What the task asks:
A single number is required: how many lines below include the string "selmin".

Extracted information:
What follows belongs to an exercise in optimizing a design on an open flow for small area; a production flow would make more cautious choices.
The RTL was checked by simulation tests, not by an equivalence proof against the original design.
The clock port is modelled as an ideal driver, which makes a skipped or thinned clock tree look cheaper than it is; a real chip needs a root buffer or a tree.
No activity file was given, so power comes from the tool's default toggle rates.

==> trial 44: inputs <==
## stopwatch
module stopwatch (
    input clk,
    input pb_rst,
    input pb_pause,
    input sw_select,
    input sw_mode,
    output [6:0] seven_seg,
    output [3:0] anode_count,
    output [1:0] Led
);
==> module stopwatch, before the edit <==
module stopwatch (
    input clk,
    input pb_rst,
    input pb_pause,
    input sw_select,
    input sw_mode,
    output [6:0] seven_seg,
    output [3:0] anode_count,
    output [1:0] Led
);
  wire rst = pb_rst;
  reg [3:0] q;
  reg [9:0] b;
  reg par;
  reg [2:0] k;
  wire slot_end = ~q[2] & ~q[1] & ~q[0];
  wire [10:0] b_inc = {1'b0, b} + {10'd0, slot_end};
  wire tick = b_inc[10];
  wire [3:0] k_inc = {1'b0, k} + {3'd0, tick};
  wire k_wrap = k_inc[3];
  always @(posedge clk) begin
    if (rst) begin
      q <= 4'b0111;
      b <= 10'd1023;
      par <= 1'b0;
      k <= 3'd3;
    end else begin
      q <= {~q[2:0], q[3] ^ (q[2] & ~q[0])};
      b <= b_inc[9:0] | {5'd0, tick, tick, 3'd0};
      par <= par ^ tick;
      k <= k_inc[2:0] | {1'b0, k_wrap, k_wrap};
    end
  end
  wire clk10 = par ^ tick;
  reg [16:0] p;
  reg pause;
  wire p_x = (p == 17'h05555);
  always @(posedge clk) begin
    if (rst | ~pb_pause) p <= 17'h155d4;
    else p <= {~p[15:0], (p[16] ^ p[13]) | p_x};
    if (rst) pause <= 1'b0;
    else if (p_x) pause <= ~pause;
  end
  reg [3:0] s1;
  reg [2:0] s10;
  reg [3:0] m1;
  reg [2:0] m10;
  wire upd = tick & ~pause & ~k[2] & (~par | sw_mode);
  wire selmin = sw_mode & sw_select;
  wire s1_9 = s1[3] & s1[0];
  wire s_max = s1_9 & s10[2] & s10[0];
  wire m1_9 = m1[3] & m1[0];
  wire m_max = m1_9 & m10[2] & m10[0];
  wire m_63 = m10[2] & m10[1] & m1[1] & m1[0];
  wire s_inc = upd & ~selmin;
  wire m_inc = upd & (selmin | s_max);
  always @(posedge clk) begin
    if (rst) begin
      s1 <= 4'd0;
      s10 <= 3'd0;
      m1 <= 4'd0;
      m10 <= 3'd0;
    end else begin
      if (s_inc) begin
        if (s1_9) begin
          s1 <= 4'd0;
          s10 <= (s10[2] & s10[0]) ? 3'd0 : s10 + 3'd1;
        end else s1 <= s1 + 4'd1;
      end
      if (m_inc) begin
        if ((m_max & s_max) | m_63) begin
          m1 <= 4'd0;
          m10 <= 3'd0;
        end else if (m1_9) begin
          m1 <= 4'd0;
          m10 <= m10 + 3'd1;
        end else m1 <= m1 + 4'd1;
      end
    end
  end
  reg [3:0] dig;
  always @(*) begin
    case (b[1:0])
      2'd3: dig = {1'b0, m10};
      2'd0: dig = m1;
      2'd1: dig = {1'b0, s10};
      default: dig = s1;
    endcase
  end
  reg [6:0] seg;
  always @(*) begin
    case (dig)
      4'd0: seg = 7'b0000001;
      4'd1: seg = 7'b1001111;
      4'd2: seg = 7'b0010010;
      4'd3: seg = 7'b0000110;
      4'd4: seg = 7'b1001100;
      4'd5: seg = 7'b0100100;
      4'd6: seg = 7'b0100000;
      4'd7: seg = 7'b0001111;
      4'd8: seg = 7'b0000000;
      4'd9: seg = 7'b0000100;
      default: seg = 7'b1111111;
    endcase
  end
  wire show_min = b[1] ~^ b[0];
  wire blank = clk10 & sw_mode & ~pause & ~(sw_select ^ show_min);
  assign seven_seg = seg | {7{blank}};
  assign anode_count = {b[1:0] != 2'd3, b[1:0] != 2'd0, b[1:0] != 2'd1, b[1:0] != 2'd2};
  assign Led = {pause, rst};
endmodule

Exercise output:
3